The insertion of the multi-plate clutch in the gearbox circuit according to the invention is not limited to the arrangement described. It can also be inserted into the gearbox of drilling machines that already contain a multi-plate clutch. A known arrangement of this type is described in patent 938 603 , in which a multi-disc clutch is inserted between the two spur gears seated on the drilling shaft.

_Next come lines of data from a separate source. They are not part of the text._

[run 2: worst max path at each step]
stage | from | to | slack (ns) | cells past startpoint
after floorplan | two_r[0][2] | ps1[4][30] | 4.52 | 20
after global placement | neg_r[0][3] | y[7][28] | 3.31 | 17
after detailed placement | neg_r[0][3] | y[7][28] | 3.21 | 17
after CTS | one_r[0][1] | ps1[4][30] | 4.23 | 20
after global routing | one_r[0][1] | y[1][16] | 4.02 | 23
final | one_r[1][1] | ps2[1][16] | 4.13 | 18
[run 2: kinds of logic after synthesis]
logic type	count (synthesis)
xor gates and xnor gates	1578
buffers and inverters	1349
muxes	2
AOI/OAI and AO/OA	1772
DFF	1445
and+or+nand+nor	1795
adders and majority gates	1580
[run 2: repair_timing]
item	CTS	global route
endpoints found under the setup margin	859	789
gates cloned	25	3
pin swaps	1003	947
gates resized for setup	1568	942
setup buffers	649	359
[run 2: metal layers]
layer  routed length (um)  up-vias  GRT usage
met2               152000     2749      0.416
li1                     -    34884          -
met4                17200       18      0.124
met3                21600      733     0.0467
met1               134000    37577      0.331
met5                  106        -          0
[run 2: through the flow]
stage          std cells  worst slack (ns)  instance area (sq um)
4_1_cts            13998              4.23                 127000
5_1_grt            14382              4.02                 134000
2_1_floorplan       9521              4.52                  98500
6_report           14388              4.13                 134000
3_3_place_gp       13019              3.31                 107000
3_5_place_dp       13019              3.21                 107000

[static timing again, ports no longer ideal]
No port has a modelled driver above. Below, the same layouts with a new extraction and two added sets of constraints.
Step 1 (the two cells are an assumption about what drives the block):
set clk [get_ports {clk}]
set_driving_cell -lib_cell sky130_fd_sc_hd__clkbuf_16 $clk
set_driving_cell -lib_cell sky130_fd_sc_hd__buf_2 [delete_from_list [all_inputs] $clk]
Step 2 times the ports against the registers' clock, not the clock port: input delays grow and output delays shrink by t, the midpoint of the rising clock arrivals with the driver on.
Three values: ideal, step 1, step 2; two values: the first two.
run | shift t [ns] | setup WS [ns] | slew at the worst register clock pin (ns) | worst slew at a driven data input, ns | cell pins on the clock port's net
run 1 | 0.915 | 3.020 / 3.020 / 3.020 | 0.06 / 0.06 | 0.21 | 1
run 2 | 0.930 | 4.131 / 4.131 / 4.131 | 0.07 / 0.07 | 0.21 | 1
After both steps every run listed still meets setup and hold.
Background: an optimization exercise with open tools, aiming at small area, a short achievable clock period and few clock cycles per item. Do not read the settings as production practice.
Power and IR drop assume default switching activity.

==> job 1300: inputs <==
Design cnm_top, start of the top module:
module cnm_top (
    input  logic               clk,
    input  logic               rst,
    input  logic               in_valid,
    input  logic signed [7:0]  rea,
    input  logic signed [7:0]  ima,
    input  logic signed [7:0]  req,
    input  logic signed [7:0]  imq,
    output logic               out_valid,
    output logic signed [15:0] rep,
    output logic signed [15:0] imp
);
export LEC_CHECK = 0
export CAP_MARGIN = 20
export CORE_MARGIN = 2
export CORE_UTILIZATION = 40
export CTS_BUF_LIST = sky130_fd_sc_hd__clkbuf_4 sky130_fd_sc_hd__clkbuf_8
export SETUP_SLACK_MARGIN = 4.5
export SLEW_MARGIN = 20
export SYNTH_HIERARCHICAL = 1
create_clock -name core_clock -period 7.0 [get_ports {clk}]
standard.sh (not shown) runs the stock make flow with config.mk's settings and CLKGATE_MAP_FILE= SYNTH_SCRIPT=/design/flow/synth_recipe.tcl, a recipe that flattens the netlist after the stock synthesis.
==> flow/flow/run.sh <==
#!/bin/bash
# Own layout flow: the standard flow (standard synthesis, same steps and
# settings) with two changes:
#  - the port buffers are the small sky130 buf_1 cell instead of the delay
#    cell buffer_ports picks by default (every input and output port still
#    gets its own buffer; repair may resize them);
#  - clock tree synthesis adds no dummy loads.
set -euo pipefail
export BUFFER_PORTS_ARGS="-buffer_cell sky130_fd_sc_hd__buf_1"
export CTS_ARGS="-sink_clustering_enable -repair_clock_nets -dont_use_dummy_load -buf_list {sky130_fd_sc_hd__clkbuf_4 sky130_fd_sc_hd__clkbuf_8}"
bash standard.sh > flow_make.log 2>&1
==> inputs of job 6884, as changes to job 1300 <==
--- a/flow/design.v
+++ b/flow/design.v
@@ -1406,4 +1406,31 @@
     assign co = (a & b) | (a & c) | (b & c);
 endmodule
+module cnm_fx (input logic a, input logic b, input logic c, output logic s, output logic co);
+    logic x;
+    cnm_x2 u_ab (.a(a), .b(b), .y(x));
+    cnm_x2 u_xc (.a(x), .b(c), .y(s));
+    cnm_mj u_mj (.a(a), .b(b), .c(c), .y(co));
+endmodule
+module cnm_mj (input logic a, input logic b, input logic c, output logic y);
+    assign y = (a & b) | (a & c) | (b & c);
+endmodule
+module cnm_aoi (input logic a1, input logic a2, input logic b1, input logic b2, output logic y);
+    assign y = ~((a1 & a2) | (b1 & b2));
+endmodule
+module cnm_nd (input logic a, input logic b, output logic y);
+    assign y = ~(a & b);
+endmodule
+module cnm_bs (input logic one, input logic two, input logic ng, input logic x, input logic xm, output logic y);
+    assign y = ((one & x) | (two & xm)) ^ ng;
+endmodule
+module cnm_bsn (input logic one, input logic two, input logic ng, input logic x, input logic xm, output logic y);
+    assign y = ~(((one & x) | (two & xm)) ^ ng);
+endmodule
+module cnm_b0 (input logic one, input logic two, input logic ng, input logic x, output logic y);
+    assign y = (one & x) ^ ng;
+endmodule
+module cnm_b0n (input logic one, input logic two, input logic ng, input logic x, output logic y);
+    assign y = ~((one & x) ^ ng);
+endmodule
 module cnm_ha (input logic a, input logic b, output logic s, output logic co);
     assign s  = a ^ b;
==> flow/flow/run.sh (replaced) <==
#!/bin/bash
# Own layout flow: the standard flow (standard synthesis, same steps and
# settings) with these changes:
#  - after the floorplan step, combinational cells that synthesis mapped at a
#    larger drive strength are set back to drive strength 1 (downsize.tcl);
#    the standard repair steps that follow upsize where timing needs it;
#  - the port buffers are the small sky130 buf_1 cell instead of the delay
#    cell buffer_ports picks by default (every input and output port still
#    gets its own buffer; repair may resize them);
#  - clock tree synthesis adds no dummy loads.
set -euo pipefail
export BUFFER_PORTS_ARGS="-buffer_cell sky130_fd_sc_hd__buf_1"
export CTS_ARGS="-sink_clustering_enable -repair_clock_nets -dont_use_dummy_load -buf_list {sky130_fd_sc_hd__clkbuf_4 sky130_fd_sc_hd__clkbuf_8}"
bash standard.sh floorplan > flow_make_floorplan.log 2>&1
RESULTS=orfs/results/$FLOW_PLATFORM/cnm_top/base \
LIB=$FLOW_HOME/platforms/$FLOW_PLATFORM/lib/sky130_fd_sc_hd__tt_025C_1v80.lib \
  openroad -no_init -exit flow/downsize.tcl > downsize.log 2>&1
touch orfs/results/$FLOW_PLATFORM/cnm_top/base/2_floorplan.odb
bash standard.sh > flow_make.log 2>&1
==> flow/flow/downsize.tcl (new file) <==
# Set every combinational cell of the synthesized, floorplanned design to its
# drive-strength-1 variant (same function and footprint family). The flow's
# later repair steps upsize again where timing needs it. Registers, clock and
# tap cells are left alone.
set results $::env(RESULTS)
read_liberty $::env(LIB)
read_db $results/2_floorplan.odb
set n 0
foreach inst [get_cells *] {
  set ref [get_property $inst ref_name]
  if {![regexp {^(sky130_fd_sc_hd__([a-z0-9]+))_([0-9]+)$} $ref -> base fn drive]} continue
  if {$drive <= 1} continue
  if {[regexp {^(df|ed|sd|dl|clk|tap|fill|decap|conb|probe|lpflow|buf|inv|bufinv|dly)} $fn]} continue
  set lc [get_lib_cells -quiet ${base}_1]
  if {$lc eq ""} continue
  replace_cell $inst $lc
  incr n
}
puts "downsized $n cells"
write_db $results/2_floorplan.odb
==> qor summary <==
Count of plain and timing-repair buffers: job 6884 97; job 1300 94
Maximum operating frequency: job 6884 411.9 MHz; job 1300 406.0 MHz
Required time reported for the critical path endpoint: job 6884 7330 ps; job 1300 7310 ps
Ratio of routed vias to standard cells: job 6884 5.240; job 1300 5.214
Power dissipated by switching net loads: job 6884 1.698 mW; job 1300 1.723 mW
Post-route cell area: job 6884 0.01045 mm2; job 1300 0.01042 mm2
Origin of the critical flop-to-flop path: job 6884 imq_nneg_r[1]; job 1300 imq_nneg_r[0]
Worst r2r path cells: job 6884 5; job 1300 6
Total global routing track utilization: job 6884 17.04%; job 1300 16.75%
Slew of the pin with the lowest slew margin: job 6884 514.8 ps; job 1300 553.5 ps
Layout Area Growth over Synthesis: job 6884 8.451%; job 1300 8.152%
Run status: job 6884 complete, no violations; job 1300 complete, no violations
DRC violation total after the first TritonRoute iteration: job 6884 457; job 1300 597
Layout clock area frac: job 6884 2.238%; job 1300 2.245%
Half-perimeter wire length after detailed placement: job 6884 14.99 mm; job 1300 14.87 mm
Fin crit period: job 6884 2428 ps; job 1300 2463 ps
First-pass iteration count of the detailed router: job 6884 5; job 1300 7
Worst slew margin: job 6884 65.32%; job 1300 62.71%
Met2 usage in global routing: job 6884 27.17%; job 1300 26.60%
GPL Wtd Cong: job 6884 0.8760; job 1300 0.8706
Worst clock skew on the final layout: job 6884 22.54 ps; job 1300 33.15 ps
Sum of met3 wire segment lengths after detailed routing: job 6884 1.479 mm; job 1300 1.623 mm
Met3 usage in global routing: job 6884 3.647%; job 1300 3.621%
Post-route fraction of the period consumed by the critical path: job 6884 34.68%; job 1300 35.19%
No run of this note included a check of the RTL's function; only the layout flow was run.
This design comes from an exercise in tuning for small area, a short achievable clock period and few clock cycles per item on the open sky130 flow, not from production work. At most, simulation tests tie the RTL to the original design; equivalence was not proved. Power is estimated from default activity; no workload was simulated. The flow treats the clock pin as an ideal source, which a real chip does not have.

== run R ==
// fft_computer
module fft_computer(
input        i_clk,
input        i_rst_n,
input        i_data_valid,
input [31:0] i_data,
output       o_data_ready,
output       o_data_valid,
output [31:0]o_data,
input        i_data_ready
);
clock: 10.0 ns
lec_check: 0
cap_margin: 20
core_margin: 2
core_utilization: 60
cts_buf_list: sky130_fd_sc_hd__clkbuf_16
cts_cluster_diameter: 70
cts_cluster_size: 32
slew_margin: 20
synth_memory_max_bits: 65536
standard.sh (not shown) runs the stock make flow with config.mk's settings and CLKGATE_MAP_FILE= SYNTH_SCRIPT=/design/flow/synth_recipe.tcl, a recipe that flattens the netlist after the stock synthesis.
==> flow/flow/run.sh <==
#!/bin/bash
# The standard layout (standard.sh) at the same clock period, with:
# - timing repair aimed at a setup slack of SETUP_SLACK_MARGIN ns instead of 0,
# - port buffers started as buf_2 (repair may resize them),
# - clock tree synthesis without dummy load cells.
set -euo pipefail
CTS="-sink_clustering_enable -repair_clock_nets -sink_clustering_size 32 -sink_clustering_max_diameter 70 -buf_list sky130_fd_sc_hd__clkbuf_16 -dont_use_dummy_load"
bash standard.sh SETUP_SLACK_MARGIN=7.0 "BUFFER_PORTS_ARGS=-buffer_cell sky130_fd_sc_hd__buf_2" "CTS_ARGS=$CTS" finish > make.log 2>&1
Testbench counts of run R, summed over its fixed seeds: cycles 8,224, items 4,096.
Source: an optimization exercise on an open RTL-to-GDS flow (aim: small area, a short achievable clock period and few clock cycles). Production flows keep margins and buffers that such runs may drop. Function was checked by simulation only, so behaviour that the tests miss may differ from the original. Power figures rest on the tool's default switching activity, not on a simulated workload.

==> flow/design.v <==
`timescale 1ns / 1ps
module process(
	input clk,
	input rst,
	input [23:0] in_pix,
	output reg [5:0] row, col,
	output reg out_we,
	output reg [23:0] out_pix,
	output reg mirror_done,
	output reg gray_done,
	output reg filter_done);
localparam PM = 2'd0, PG = 2'd1, PF = 2'd2;
reg [1:0]  phase, nphase;
reg [1:0]  sub, nsub;
reg [12:0] cnt, ncnt;
wire [6:0]  s = cnt[12:6];
wire [5:0]  i = cnt[5:0];
wire [12:0] cinc = cnt + 13'd1;
wire        last11 = (cnt[10:0] == 11'd2047);
wire        dirA  = cnt[6] ^ cnt[12];
wire [5:0]  a_row = cnt[11:6] ^ {6{cnt[12]}};
wire [5:0]  a_col = cnt[5:0] ^ {6{dirA}};
wire [13:0] wpx   = {1'b0, cnt} - 14'd66;
wire [5:0]  w_row = wpx[11:6];
wire [5:0]  w_col = wpx[5:0] ^ {6{~wpx[6]}};
wire        w_ok  = (wpx[13:12] == 2'b00);
reg [5:0] nrow, ncol;
reg nwe, nmd, ngd, nfd;
reg f_i0, f_s0, f_ra;
reg nf_i0, nf_s0, nf_ra;
reg f_byp, nf_byp;
always @(*) begin
	nphase = phase; nsub = sub; ncnt = cnt;
	nrow = a_row; ncol = a_col;
	nwe = 1'b0; nmd = 1'b0; ngd = 1'b0; nfd = 1'b0;
	nf_i0 = f_i0; nf_s0 = f_s0; nf_ra = f_ra; nf_byp = 1'b0;
	case (phase)
	PM: begin
		nrow = {sub == 2'd0, cnt[10:6] ^ {5{sub == 2'd0}}};
		ncol = cnt[5:0];
		nwe = (sub != 2'd2);
		nsub = (sub == 2'd2) ? 2'd0 : sub + 2'd1;
		if (sub == 2'd1) begin nmd = last11; ncnt = cinc; end
		if (sub == 2'd2 && cnt[11]) begin nphase = PG; ncnt = 13'd0; end
	end
	PG: begin
		nrow = cnt[10:5];
		ncol = {cnt[4:0], ~sub[0]};
		nwe = sub[0] ^ sub[1];
		nsub = sub + 2'd1;
		if (sub == 2'd2) begin ngd = last11; ncnt = cinc; end
		if (sub == 2'd3 && cnt[11]) begin
			nphase = PF; ncnt = 13'd0;
			nf_i0 = 1'b1; nf_s0 = 1'b1; nf_ra = 1'b1;
		end
	end
	default: begin
		case (sub)
		2'd0: begin
			nsub = 2'd1; ncnt = cinc; nf_byp = f_i0;
			nrow = w_row; ncol = w_col; nwe = w_ok;
			nfd = (cnt == 13'd4161);
		end
		2'd1: begin
			if (cnt == 13'd4162) begin
				nphase = PM; nsub = 2'd0; ncnt = 13'd0; nrow = 6'd0; ncol = 6'd0;
			end else if (i == 6'd2 && s != 7'd0 && !(cnt[12] && cnt[11:6] != 6'd0)) begin
				nsub = 2'd2; ncol = {6{dirA}};
			end else begin
				nsub = 2'd0;
				nwe = ~cnt[12] | (cnt == 13'd4096);
				nf_i0 = (i == 6'd0); nf_s0 = (cnt <= 13'd64); nf_ra = ~cnt[12];
			end
		end
		default: begin
			nsub = 2'd0;
			nwe = ~cnt[12];
			nf_i0 = 1'b0; nf_s0 = 1'b0; nf_ra = ~cnt[12];
		end
		endcase
	end
	endcase
end
always @(posedge clk) begin
	if (rst) begin
		phase <= PM; sub <= 2'd0; cnt <= 13'd0;
		f_i0 <= 1'b1; f_s0 <= 1'b1; f_ra <= 1'b1; f_byp <= 1'b0;
		row <= 6'd0; col <= 6'd0; out_we <= 1'b0;
		mirror_done <= 1'b0; gray_done <= 1'b0; filter_done <= 1'b0;
	end else begin
		phase <= nphase; sub <= nsub; cnt <= ncnt;
		f_i0 <= nf_i0; f_s0 <= nf_s0; f_ra <= nf_ra; f_byp <= nf_byp;
		row <= nrow; col <= ncol; out_we <= nwe;
		mirror_done <= nmd; gray_done <= ngd; filter_done <= nfd;
	end
end
reg [23:0] P;
reg [7:0]  G0, G1;
reg [8:0]  E;
reg signed [12:0] K;
reg [9:0]  J;
reg mxr, mxg, mxb, mnr, mng, mnb;
wire [7:0] pr = P[23:16], pg = P[15:8], pb = P[7:0];
wire [7:0] pmax = ({8{mxr}} & pr) | ({8{mxg}} & pg) | ({8{mxb}} & pb);
wire [7:0] pmin = ({8{mnr}} & pr) | ({8{mng}} & pg) | ({8{mnb}} & pb);
wire [8:0] gsum = {1'b0, pmax} + {1'b0, pmin};
function gt8(input [7:0] x, input [7:0] y);
	reg [7:0] gg, ee;
	reg [3:0] g1, e1;
	reg [1:0] g2, e2;
	integer k;
	begin
		gg = x & ~y;
		ee = ~(x ^ y);
		for (k = 0; k < 4; k = k + 1) begin
			g1[k] = gg[2*k+1] | (ee[2*k+1] & gg[2*k]);
			e1[k] = ee[2*k+1] & ee[2*k];
		end
		for (k = 0; k < 2; k = k + 1) begin
			g2[k] = g1[2*k+1] | (e1[2*k+1] & g1[2*k]);
			e2[k] = e1[2*k+1] & e1[2*k];
		end
		gt8 = g2[1] | (e2[1] & g2[0]);
	end
endfunction
wire irg = gt8(in_pix[23:16], in_pix[15:8]);
wire irb = gt8(in_pix[23:16], in_pix[7:0]);
wire igb = gt8(in_pix[15:8], in_pix[7:0]);
wire signed [12:0] pT = P[22:10];
wire [9:0] pH = P[9:0];
wire first = f_i0;
wire [9:0] Jn = pT[12] ? 10'd0 : (|pT[11:10]) ? 10'h3ff : pT[9:0];
wire [10:0] Dn = {1'b0, J} - {1'b0, out_pix[9:0]};
wire [7:0] Dcl = Dn[10] ? 8'd0 : (|Dn[9:8]) ? 8'd255 : Dn[7:0];
wire [9:0] Hs = {1'b0, E} + {2'b0, G0};
wire signed [12:0] Ts = K - $signed({5'b0, G0});
wire [9:0] Hn = first ? {1'b0, E} : Hs;
wire signed [12:0] Tn = first ? K : Ts;
wire fA = (phase == PF) && (sub == 2'd0);
always @(posedge clk) begin
	P <= f_byp ? {1'b0, Tn, Hn} : in_pix;
	mxr <= irg & irb;
	mxg <= ~(irg & irb) & igb;
	mxb <= ~(irg & irb) & ~igb;
	mnb <= irb & igb;
	mng <= ~(irb & igb) & irg;
	mnr <= ~(irb & igb) & ~irg;
	E <= {1'b0, G0} + {1'b0, G1};
	K <= fA ? K - $signed({3'b0, f_s0 ? 10'd0 : pH})
	        : $signed({2'b0, G0, 3'b000}) + $signed({5'b0, G0}) - $signed({5'b0, G1});
end
always @(posedge clk) begin
	case (phase)
	PM: out_pix <= in_pix;
	PG: out_pix <= {8'd0, gsum[8:1], 8'd0};
	default: begin
		case (sub)
		2'd0: begin
			out_pix <= {8'd0, Dcl, 8'd0};
			J <= Jn;
			G1 <= first ? 8'd0 : G0;
			G0 <= f_ra ? in_pix[15:8] : 8'd0;
		end
		2'd1: out_pix <= {1'b0, Tn, Hn};
		default: ;
		endcase
	end
	endcase
end
endmodule
Background: an optimization exercise with open tools, aiming at small area. Do not read the settings as production practice.
Only simulation tests tie the RTL to the original design; equivalence was not proved.
No activity file was given, so power comes from the tool's default toggle rates.

### config.mk
export PLATFORM = sky130hd
export DESIGN_NAME = sdio_txrx
export DESIGN_NICKNAME = sdio_txrx
export VERILOG_FILES = /design/flow/design.v
export SDC_FILE = /design/flow/constraint.sdc
export NUM_CORES = 4
export LEC_CHECK = 0
export CAP_MARGIN = 20
export CORE_MARGIN = 2
export CORE_UTILIZATION = 40
export SLEW_MARGIN = 20
### run.sh
#!/bin/bash
# synth_recipe.tcl (not shown) runs the flow's synth.tcl, then flattens the netlist and writes it again
# the make line also repeats each setting of config.mk as NAME=value (left out here)
make -C /OpenROAD-flow-scripts/flow DESIGN_CONFIG=/design/flow/config.mk WORK_HOME=/design/flow/orfs CLKGATE_MAP_FILE= SYNTH_SCRIPT=/design/flow/synth_recipe.tcl finish
### constraint.sdc
create_clock -name core_clock -period 10.0 [get_ports {clk_i}]
set_input_delay 2.0000 -clock core_clock [delete_from_list [all_inputs] [get_ports {clk_i}]]
set_output_delay 2.0000 -clock core_clock [all_outputs]
set_load 0.01 [all_outputs]
This design comes from an exercise in tuning for small area on the open sky130 flow, not from production work.
Function was checked by simulation only, so behaviour that the tests miss may differ from the original.
Power is estimated from default activity; no workload was simulated.

== rev 12 ==
==> flow/design.v (excerpt) <==
module riscv(
    input clk,
    input reset,
    input [4:0] debug_reg_select,
    output [31:0] debug_reg_out,
    output [31:0] fetchPC,
    input  [31:0] imem_rdata,
    output [31:0] dmem_addr,
    output [31:0] dmem_wdata,
    output        dmem_we,
    output [1:0]  dmem_size,
    input  [31:0] dmem_rdata
);
For scale: roughly 3,600 cells after synthesis, ~200 I/O pins.
clock: 15.0 ns
lec_check: 0
cap_margin: 10
core_margin: 2
core_utilization: 55.0
place_density: 0.75
slew_margin: 10
synth_hierarchical: 1
standard.sh (not shown) runs the stock make flow with config.mk's settings and CLKGATE_MAP_FILE= SYNTH_SCRIPT=/design/flow/synth_recipe.tcl, a recipe that flattens the netlist after the stock synthesis.
==> flow/flow/run.sh <==
#!/bin/bash
# Own layout flow: the standard ORFS flow (standard.sh, all steps), with
#  - every input and output port buffered by the smallest buffer, buf_1,
#    instead of the flow's default port buffer cell;
#  - the clock tree built from clkbuf_16 clusters of up to 28 sinks, without
#    dummy loads, under a clkbuf_8 root buffer;
#  - timing-driven global placement that sizes and buffers nets once, at 30%
#    overflow, instead of at the flow's default overflow levels.
# Each ORFS step writes its full log under orfs/logs/; make's own output goes
# to make_finish.log in this folder.
set -euo pipefail
export BUFFER_PORTS_ARGS="-buffer_cell sky130_fd_sc_hd__buf_1"
export CTS_ARGS="-sink_clustering_enable -repair_clock_nets -dont_use_dummy_load -buf_list sky130_fd_sc_hd__clkbuf_16 -sink_clustering_size 28 -sink_clustering_max_diameter 90 -root_buf sky130_fd_sc_hd__clkbuf_8"
export GLOBAL_PLACEMENT_ARGS="-timing_driven_net_reweight_overflow {30}"
bash standard.sh > make_finish.log 2>&1
The flow did not stop early for rev 12: all stages ran, and the layout cleared the timing, DRC and antenna checks.
The inputs of rev 13 differ from those of rev 12 as listed below.
diff --git a/flow/design.v b/flow/design.v
--- a/flow/design.v
+++ b/flow/design.v
@@ -187,16 +187,19 @@
 assign y = (a1 & a2) | b1;
 endmodule
 module oa221(input a1, a2, b1, b2, c1, output y);
 assign y = (a1 | a2) & (b1 | b2) & c1;
 endmodule
 module and2x(input a, b, output y);
 assign y = a & b;
 endmodule
+module a22ox(input a1, a2, b1, b2, output y);
+assign y = (a1 & a2) | (b1 & b2);
+endmodule
 module dec5 (
     input  [4:0]  a,
     output [30:0] y
 );
 wire [3:0] h;       
 wire [7:0] l;       
 genvar k;
 generate
@@ -301,17 +304,17 @@
 wire is_link   =  b6 & b2;              
 wire reg_write = ~(b5 & ~b4 & ~b2);     
 reg  [31:0] pc;
 wire [31:0] pc4;
 wire [31:0] tgt;
 wire [31:0] npc;
 wire [31:2] ic;
 assign ic[2] = 1'b1;
-genvar gi;
+genvar gi, gj;
 generate
     for (gi = 2; gi < 32; gi = gi + 1) begin : inc
         assign pc4[gi] = pc[gi] ^ ic[gi];
         if (gi < 31) begin : c
             assign ic[gi+1] = ic[gi] & pc[gi];
         end
     end
 endgenerate
@@ -330,20 +333,25 @@
 addchain #(30) tgt_add (.a(pc[31:2]), .b(imm_t[31:2]), .ci(pc[1] & imm_t[1]),
                         .s(tgt[31:2]), .pp(tgt_pp), .gg(tgt_gg), .co(tgt_co));
 wire [31:0] rs1, rs2, wd;
 wire [991:0] q;
 wire [30:0] wdec, sel1, sel2, sel3;
 dec5w dec_w (.a(ins[11:7]), .en(reg_write), .force1(reset), .y(wdec));
 generate
     for (gi = 1; gi < 32; gi = gi + 1) begin : x
-        reg [31:0] r;
+        reg  [31:0] r;
+        wire [31:0] d;
+        wire        wn;
+        invx i (.a(wdec[gi-1]), .y(wn));
+        for (gj = 0; gj < 32; gj = gj + 1) begin : b
+            a22ox m (.a1(wdec[gi-1]), .a2(wd[gj]), .b1(wn), .b2(r[gj]), .y(d[gj]));
+        end
         always @(posedge clk)
-            if (wdec[gi-1])
-                r <= wd;
+            r <= d;
         assign q[32*(gi-1) +: 32] = r;
     end
 endgenerate
 dec5 dec_1 (.a(ins[19:15]), .y(sel1));
 dec5 dec_2 (.a(ins[24:20]), .y(sel2));
 dec5 dec_3 (.a(debug_reg_select), .y(sel3));
 rf_rdport rp1 (.sel(sel1), .q(q), .rd(rs1));
 rf_rdport rp2 (.sel(sel2), .q(q), .rd(rs2));
==> results.txt <==
Worst hold margin on rev 13 is down relative to rev 12. Rev 13 -> rev 12: number of DRC violations after detailed routing delta 0, exact match. Number of clock buffers in the layout in rev 13 is 1 higher than in rev 12. Latest clock arrival within the worst-skew pair in rev 13 is 0.03 ns above rev 12. Going from rev 12 to rev 13, final standard cell area without fillers has decreased; total power has increased.

separate check: timing with driven ports:
How much do the figures lean on ideal ports? The routed layouts below were timed once more, with nothing changed but the port constraints. Step 1, drivers: a clkbuf_16 drives clk and a buf_2 each remaining input, both assumed. Step 2 also shifts input and output timing later by t, the mid clock arrival at the registers, as if the neighbouring blocks saw the same clock. Slacks: ideal ports / drivers / drivers and shift; pairs: ideal ports / drivers.
run | t (ns) | setup slack, ns | worst hold slack (ns) | worst setup path after step 2 | latest minus earliest clock arrival (ns)
rev 12 | 0.920 | 0.944 / 0.913 / 0.913 | 0.576 / 0.576 / 0.576 | input to output | 0.158 / 0.159
rev 13 | 0.951 | 0.761 / 0.735 / 0.735 | 0.538 / 0.538 / 0.538 | input to output | 0.159 / 0.159
After both steps setup and hold are still met in every run listed. The setup slack of rev 12, which loses most, moves by -0.031 ns with the drivers and by -0.031 ns with both steps.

In this case, the drill combines the advantages that result from the use of the two Lame couplings.

Claims (3)

PATENT CLAIMS: 1. Rock and other rotary drilling machine with a drilling shaft that cannot be displaced in relation to a drive head and a parallel drive spindle that determines the feed and is supported on the rock to be drilled, with the drilling shaft stopped when the drive head rotates backwards and the drill shaft rotates to the left when the return is obstructed or blocked through interengaging and partly arranged via spindle nuts on the drilling shaft and drive spindle, thereby marked. shows that between a spur gear (23) which is longitudinally displaceable on the drive spindle (14) and which engages with a spur gear (24) of the bar shaft, and a spur gear (21) which is longitudinally displaceable on the drive spindle (14) and which is connected to a a spur gear (22) on the drilling shaft (12) which is also in engagement via a spindle nut (25), a multi-plate clutch which can be disengaged by spring force is inserted. 2. Rock drilling machine according to spoke 1, characterized in that a preloading spring, in particular a plate spring (41), is arranged between the multi-plate clutch halves. 3. Rock drilling machine according to claim 1, characterized in that the preload spring is arranged on the gear housing (18) such that its preload can be transmitted to the multi-disc clutch by a fork pin constantly engaging in an annular groove of the multi-disc clutch. Considered publications: German Patent Specifications No. 938 6033 903 803.